Bernoulli distribution

In probability theory and statistics, the Bernoulli distribution is a way to describe the results of a simple yes-or-no experiment. It is named after the Swiss mathematician Jacob Bernoulli. Imagine flipping a coin: the result can only be heads or tails. In the Bernoulli distribution, we call heads "1" and tails "0". The chance of getting heads is called p, and the chance of getting tails is called q, which is simply 1 minus p.

This distribution is very useful because many real-life situations can be thought of as yes-or-no questions. For example, a student might pass a test (1) or fail it (0). Each possible outcome has its own probability. When the coin is fair, the chances of heads or tails are both 50%, but with an unfair coin, these chances can be different.
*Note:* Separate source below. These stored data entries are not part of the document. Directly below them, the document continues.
<file path="config.mk">
export PLATFORM = sky130hd
export DESIGN_NAME = avr_rf
export DESIGN_NICKNAME = d
export VERILOG_FILES = /design/src/avr_exec_pkg.sv /design/src/avr_rf.sv
export SDC_FILE = /design/constraint.sdc
export NUM_CORES = 1
export LEC_CHECK = 0
export ABC_CLOCK_PERIOD_IN_PS = 6000
export BUFFER_PORTS_ARGS = -buffer_cell sky130_fd_sc_hd__buf_2
export CELL_PAD_IN_SITES_DETAIL_PLACEMENT = 0
export CELL_PAD_IN_SITES_GLOBAL_PLACEMENT = 1
export CORE_MARGIN = 10
export CORE_UTILIZATION = 45
export DETAILED_ROUTE_END_ITERATION = 10
export PLACE_DENSITY = 0.72
export SLEW_MARGIN = 10
export SYNTH_ARGS = -nofsm -noshare
export SYNTH_HDL_FRONTEND = slang
export SYNTH_SLANG_ARGS = --single-unit
</file>
<file path="constraint.sdc">
create_clock -name clk -period 6 [get_ports clk]
set_clock_uncertainty 0.05 [all_clocks]
set_input_delay 0.6 -clock clk [delete_from_list [all_inputs] [get_ports clk]]
set_output_delay 0.6 -clock clk [all_outputs]
set_load 0.005 [all_outputs]
</file>
<file path="src/avr_exec_pkg.sv">
// Package for the AVR execute block: operation codes, flag positions,
// memory request types and parameter defaults. No dependencies.
`default_nettype none

package avr_exec_pkg;

  localparam int STACK_BYTES_DEF = 2048;
  localparam int PC_BITS_DEF     = 16;
  localparam int STK_ADDR_MAX    = 16;

  // Decoded operation codes
  typedef enum logic [3:0] {
    OP_ADD   = 4'd0,
    OP_ADC   = 4'd1,
    OP_ADIW  = 4'd2,
    OP_BREAK = 4'd3,
    OP_BREQ  = 4'd4,
    OP_BRNE  = 4'd5,
    OP_CALL  = 4'd6,
    OP_CPI   = 4'd7,
    OP_LDI   = 4'd8,
    OP_MOV   = 4'd9,
    OP_NOP   = 4'd10,
    OP_POP   = 4'd11,
    OP_PUSH  = 4'd12,
    OP_RET   = 4'd13,
    OP_RJMP  = 4'd14
  } op_t;

  // Status register bit positions
  localparam int FLAG_C = 0;
  localparam int FLAG_Z = 1;
  localparam int FLAG_N = 2;
  localparam int FLAG_V = 3;
  localparam int FLAG_S = 4;
  localparam int FLAG_H = 5;

  localparam logic [7:0] ARITH_FLAGS = 8'h3F;
  localparam logic [7:0] ADIW_FLAGS  = 8'h1F;

  // Register file write port
  typedef struct packed {
    logic       en;
    logic [4:0] addr;
    logic [7:0] data;
  } rf_wr_t;

  // Stack memory request: one write and one read port
  typedef struct packed {
    logic                    wen;
    logic [STK_ADDR_MAX-1:0] waddr;
    logic [7:0]              wdata;
    logic                    ren;
    logic [STK_ADDR_MAX-1:0] raddr;
  } stk_req_t;

endpackage

`default_nettype wire

</file>
<file path="src/avr_rf.sv">
// 32 x 8 register file, two registered read ports, one write port.
// Valid bits give the all-zero reset. Uses avr_exec_pkg.
`default_nettype none

module avr_rf
  import avr_exec_pkg::*;
(
  input  wire logic       clk,
  input  wire logic       rst,
  input  wire rf_wr_t     wr,
  input  wire logic       rd_en,
  input  wire logic [4:0] addr_a,
  input  wire logic [4:0] addr_b,
  output logic      [7:0] data_a,
  output logic      [7:0] data_b
);

  logic [7:0]  mem [32];
  logic [31:0] vld;

  // Valid bits: cleared by reset, set on write
  always_ff @(posedge clk) begin
    if (rst) begin
      vld <= '0;
    end else if (wr.en) begin
      vld[wr.addr] <= 1'b1;
    end
  end

  always_ff @(posedge clk) begin
    if (wr.en) begin
      mem[wr.addr] <= wr.data;
    end
  end

  // Registered reads, with the same-cycle write forwarded
  always_ff @(posedge clk) begin
    if (rd_en) begin
      if (wr.en && wr.addr == addr_a) data_a <= wr.data;
      else if (vld[addr_a])           data_a <= mem[addr_a];
      else                            data_a <= '0;
      if (wr.en && wr.addr == addr_b) data_b <= wr.data;
      else if (vld[addr_b])           data_b <= mem[addr_b];
      else                            data_b <= '0;
    end
  end

endmodule

`default_nettype wire

</file>
`src/design/kcl_pkg.sv`:
```
// Shared types, register indexes and constants for the keypad code lock.
package kcl_pkg;

    localparam int CODE_LEN  = 4;
    localparam int KEY_W     = 8;
    localparam int CNT_W     = 3;
    localparam int FAIL_W    = 4;
    localparam int CFG_IDX_W = 3;
    localparam int CFG_W     = 8;

    localparam logic [FAIL_W-1:0] FAIL_MAX = 4'd15;

    // Register indexes of the configuration port
    localparam logic [CFG_IDX_W-1:0] REG_CODE_KEY_FIRST  = 3'd0;
    localparam logic [CFG_IDX_W-1:0] REG_CODE_KEY_SECOND = 3'd1;
    localparam logic [CFG_IDX_W-1:0] REG_CODE_KEY_THIRD  = 3'd2;
    localparam logic [CFG_IDX_W-1:0] REG_CODE_KEY_FOURTH = 3'd3;
    localparam logic [CFG_IDX_W-1:0] REG_FAILURE_LIMIT   = 3'd4;

    localparam logic [KEY_W-1:0]  CODE_KEY_FIRST_RST  = 8'd49;
    localparam logic [KEY_W-1:0]  CODE_KEY_SECOND_RST = 8'd50;
    localparam logic [KEY_W-1:0]  CODE_KEY_THIRD_RST  = 8'd51;
    localparam logic [KEY_W-1:0]  CODE_KEY_FOURTH_RST = 8'd52;
    localparam logic [FAIL_W-1:0] FAILURE_LIMIT_RST   = 4'd3;

    typedef enum logic [1:0] {
        MODE_LOCKED   = 2'd0,
        MODE_UNLOCKED = 2'd1,
        MODE_ALARM    = 2'd2
    } mode_t;

    typedef enum logic [1:0] {
        ACT_KEY       = 2'd0,
        ACT_LOCK      = 2'd1,
        ACT_BELL      = 2'd2,
        ACT_EMERGENCY = 2'd3
    } action_t;

    typedef struct packed {
        mode_t             lock_mode;
        logic [CNT_W-1:0]  progress_count;
        logic              success_lamp;
        logic              alarm_lamp;
        logic              locked_lamp;
        logic [FAIL_W-1:0] failure_count;
        logic              doorbell_pulse;
    } result_t;

endpackage

```
`src/design/kcl_cell.sv`:
```
// Key cell: holds one entered key, passes it on, and extends the match chain.
module kcl_cell
    import kcl_pkg::*;
(
    input  logic             clk,
    input  logic             shift_en,
    input  logic [KEY_W-1:0] key_in,
    input  logic [KEY_W-1:0] code_key,
    input  logic             match_in,
    output logic [KEY_W-1:0] key_out,
    output logic             match_out
);

    logic [KEY_W-1:0] key_reg;

    always_ff @(posedge clk)
    begin
        if (shift_en)
        begin
            key_reg <= key_in;
        end
    end

    assign key_out   = key_reg;
    assign match_out = match_in & (key_reg == code_key);

endmodule

```
`src/design/kcl_ctrl.sv`:
```
// Mode state machine with key count and failure count of the lock.
module kcl_ctrl
    import kcl_pkg::*;
(
    input  logic              clk,
    input  logic              rst_n,
    input  logic              in_fire,
    input  action_t           action,
    input  logic              code_match,
    input  logic [FAIL_W-1:0] failure_limit,
    output logic              shift_en,
    output result_t           res_next
);

    mode_t             mode_reg,  mode_next;
    logic [CNT_W-1:0]  count_reg, count_next;
    logic [FAIL_W-1:0] fail_reg,  fail_next;
    logic [FAIL_W-1:0] fail_inc;
    logic              bell;

    always_ff @(posedge clk or negedge rst_n)
    begin
        if (!rst_n)
        begin
            mode_reg  <= MODE_LOCKED;
            count_reg <= '0;
            fail_reg  <= '0;
        end
        else if (in_fire)
        begin
            mode_reg  <= mode_next;
            count_reg <= count_next;
            fail_reg  <= fail_next;
        end
    end

    // Saturate the failure count at its top value
    assign fail_inc = (fail_reg != FAIL_MAX) ? fail_reg + 1'b1 : fail_reg;

    always_comb
    begin
        mode_next  = mode_reg;
        count_next = count_reg;
        fail_next  = fail_reg;
        bell       = 1'b0;
        shift_en   = 1'b0;
        case (action)
            ACT_EMERGENCY:
            begin
                fail_next  = '0;
                count_next = '0;
                mode_next  = MODE_LOCKED;
            end
            ACT_BELL:
            begin
                bell = 1'b1;
            end
            ACT_LOCK:
            begin
                if (mode_reg == MODE_UNLOCKED)
                begin
                    count_next = '0;
                    mode_next  = MODE_LOCKED;
                end
            end
            ACT_KEY:
            begin
                if (mode_reg == MODE_LOCKED)
                begin
                    shift_en = in_fire;
                    if (count_reg == CNT_W'(CODE_LEN - 1))
                    begin
                        // Last key: check the whole attempt and reset the key count
                        count_next = '0;
                        if (code_match)
                        begin
                            fail_next = '0;
                            mode_next = MODE_UNLOCKED;
                        end
                        else
                        begin
                            fail_next = fail_inc;
                            if (fail_inc >= failure_limit)
                            begin
                                mode_next = MODE_ALARM;
                            end
                        end
                    end
                    else
                    begin
                        count_next = count_reg + 1'b1;
                    end
                end
            end
            default:
            begin
                mode_next = mode_reg;
            end
        endcase

        res_next.lock_mode      = mode_next;
        res_next.progress_count = count_next;
        res_next.success_lamp   = (mode_next == MODE_UNLOCKED);
        res_next.alarm_lamp     = (mode_next == MODE_ALARM);
        res_next.locked_lamp    = (mode_next == MODE_LOCKED);
        res_next.failure_count  = fail_next;
        res_next.doorbell_pulse = bell;
    end

endmodule

```
`src/design/keypad_code_lock_controller_core.sv`:
```
// Keypad code lock: key cell chain, mode control and output register.
// Each result beat is registered and is offered in the cycle after its input beat.
// Throughput: one beat per cycle; the single output register stalls input only while
// its result is held by the downstream side.
// Reset: rst_n clears mode to locked, key and failure counts to zero and
// restores the default unlock code and failure limit.
module keypad_code_lock_controller_core
    import kcl_pkg::*;
(
    input  logic                 clk,
    input  logic                 rst_n,
    input  logic                 s_tvalid,
    output logic                 s_tready,
    input  logic [7:0]           s_tdata,   // key_code[7:0]
    input  logic [1:0]           s_tuser,   // action[1:0]
    output logic                 m_tvalid,
    input  logic                 m_tready,
    // lock_mode[1:0], progress_count[4:2], success_lamp[5], alarm_lamp[6],
    // locked_lamp[7], failure_count[11:8], doorbell_pulse[12], zero fill[15:13]
    output logic [15:0]          m_tdata,
    input  logic                 cfg_we,
    input  logic [CFG_IDX_W-1:0] cfg_addr,
    input  logic [CFG_W-1:0]     cfg_data
);

    logic [KEY_W-1:0]  code_key_reg [CODE_LEN];
    logic [FAIL_W-1:0] failure_limit_reg;

    logic              in_fire;
    logic              shift_en;
    logic              code_match;
    result_t           res_next;
    result_t           out_data_reg;
    logic              out_valid_reg;

    logic [KEY_W-1:0]  chain_key   [CODE_LEN];
    logic              chain_match [CODE_LEN];

    always_ff @(posedge clk or negedge rst_n)
    begin
        if (!rst_n)
        begin
            code_key_reg[0]   <= CODE_KEY_FIRST_RST;
            code_key_reg[1]   <= CODE_KEY_SECOND_RST;
            code_key_reg[2]   <= CODE_KEY_THIRD_RST;
            code_key_reg[3]   <= CODE_KEY_FOURTH_RST;
            failure_limit_reg <= FAILURE_LIMIT_RST;
        end
        else if (cfg_we)
        begin
            case (cfg_addr)
                REG_CODE_KEY_FIRST:  code_key_reg[0]   <= cfg_data;
                REG_CODE_KEY_SECOND: code_key_reg[1]   <= cfg_data;
                REG_CODE_KEY_THIRD:  code_key_reg[2]   <= cfg_data;
                REG_CODE_KEY_FOURTH: code_key_reg[3]   <= cfg_data;
                REG_FAILURE_LIMIT:   failure_limit_reg <= cfg_data[FAIL_W-1:0];
                default:             failure_limit_reg <= failure_limit_reg;
            endcase
        end
    end

    assign s_tready = !out_valid_reg || m_tready;
    assign in_fire  = s_tvalid && s_tready;

    // The incoming key is checked against the last code key; the cells hold the
    // earlier keys, newest first, and check them against the earlier code keys.
    assign chain_key[0]   = s_tdata[KEY_W-1:0];
    assign chain_match[0] = (s_tdata[KEY_W-1:0] == code_key_reg[CODE_LEN-1]);

    for (genvar i = 0; i < CODE_LEN - 1; i++)
    begin : g_cell
        kcl_cell u_cell (
            .clk       (clk),
            .shift_en  (shift_en),
            .key_in    (chain_key[i]),
            .code_key  (code_key_reg[CODE_LEN-2-i]),
            .match_in  (chain_match[i]),
            .key_out   (chain_key[i+1]),
            .match_out (chain_match[i+1])
        );
    end

    assign code_match = chain_match[CODE_LEN-1];

    kcl_ctrl u_ctrl (
        .clk           (clk),
        .rst_n         (rst_n),
        .in_fire       (in_fire),
        .action        (action_t'(s_tuser)),
        .code_match    (code_match),
        .failure_limit (failure_limit_reg),
        .shift_en      (shift_en),
        .res_next      (res_next)
    );

    always_ff @(posedge clk or negedge rst_n)
    begin
        if (!rst_n)
        begin
            out_valid_reg <= 1'b0;
        end
        else if (in_fire)
        begin
            out_valid_reg <= 1'b1;
        end
        else if (m_tready)
        begin
            out_valid_reg <= 1'b0;
        end
    end

    // Hold the result beat until it is taken
    always_ff @(posedge clk)
    begin
        if (in_fire)
        begin
            out_data_reg <= res_next;
        end
    end

    assign m_tvalid = out_valid_reg;
    assign m_tdata  = {3'b000,
                       out_data_reg.doorbell_pulse,
                       out_data_reg.failure_count,
                       out_data_reg.locked_lamp,
                       out_data_reg.alarm_lamp,
                       out_data_reg.success_lamp,
                       out_data_reg.progress_count,
                       out_data_reg.lock_mode};

endmodule
```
The Bernoulli distribution is a special case of something called the binomial distribution, which deals with experiments that can have more than one trial. In the Bernoulli distribution, we only look at one single trial. It is also a type of two-point distribution because the results can only be one of two values, like 0 or 1.

Properties

The probability mass distribution function of a Bernoulli experiment along with its corresponding cumulative distribution function

If a random thing, called X, follows the Bernoulli distribution, it can only have two results: 1 or 0. The chance of getting 1 is called p, and the chance of getting 0 is called q, which is simply 1 minus p.

This special way of measuring chances is a simpler version of something called the binomial distribution, where we only look at one try instead of many. The Bernoulli distribution is part of a group known as the exponential family.

Mean

The expected value of a Bernoulli random variable is p. This is because the variable can be 1 with probability p or 0 with probability q, where q is 1 minus p.

We find the expected value by multiplying each possible value by its probability and adding them together:

Expected value = Probability of 1 × 1 + Probability of 0 × 0
= p × 1 + q × 0
= p.

So, the expected value of a Bernoulli random variable is p.

expected value

Variance

The variance of a Bernoulli distribution tells us how spread out the results are. For a Bernoulli distribution, the variance is calculated as p times (1 - p). This means if the chance of getting a "yes" (or 1) is p, then the variance is p(1-p).

We can find this by looking at the expected value of X squared and subtracting the square of the expected value of X. This gives us p - p², which simplifies to p(1-p) or pq. The variance for any Bernoulli distribution will always be between 0 and 1/4.

Skewness

The skewness of a Bernoulli distribution shows how the probabilities are balanced between its two possible outcomes. It is calculated using a special formula that compares the probabilities of getting 0 or 1. This value helps us understand if the distribution leans more towards one side or if it is balanced.

Higher moments and cumulants

The Bernoulli distribution describes simple yes-or-no experiments. For any experiment, the result can be "yes" (which we call 1) with a probability of p, or "no" (which we call 0) with a probability of q = 1 - p.

When we look at repeated outcomes or more detailed patterns, we use tools like "moments" and "cumulants" to understand the distribution better. These help us describe how the results behave on average and in more complex ways.

Entropy and Fisher's Information

Entropy

Entropy tells us how much surprise or randomness there is in something. For the Bernoulli distribution, which has just two possible outcomes (like yes/no or success/failure), entropy measures this surprise.

The entropy is highest when the chances of both outcomes are equal — for example, a coin that is equally likely to land heads or tails. This means we can’t predict the result very well, so there’s more surprise. When one outcome is certain — like if a coin always lands heads — the entropy is zero because there’s no surprise at all.

Fisher's Information

Fisher information tells us how much information we can get about an unknown value from watching random events. In the Bernoulli distribution, this information is greatest when the chances of success and failure are equal (like with a fair coin). This makes sense because when both outcomes are equally likely, each result gives us the most new information about what we’re trying to learn.

Related distributions

If you have several independent tests, each with the same chance of success, their total successes follow a binomial distribution. The Bernoulli distribution is a special case of this with just one test.

The categorical distribution extends the Bernoulli idea to more possible outcomes. The Beta distribution is closely linked as a likely range for the success chance. The geometric distribution counts how many tests are needed for the first success. When the success chance is one-half, a simple change to the results gives a Rademacher distribution.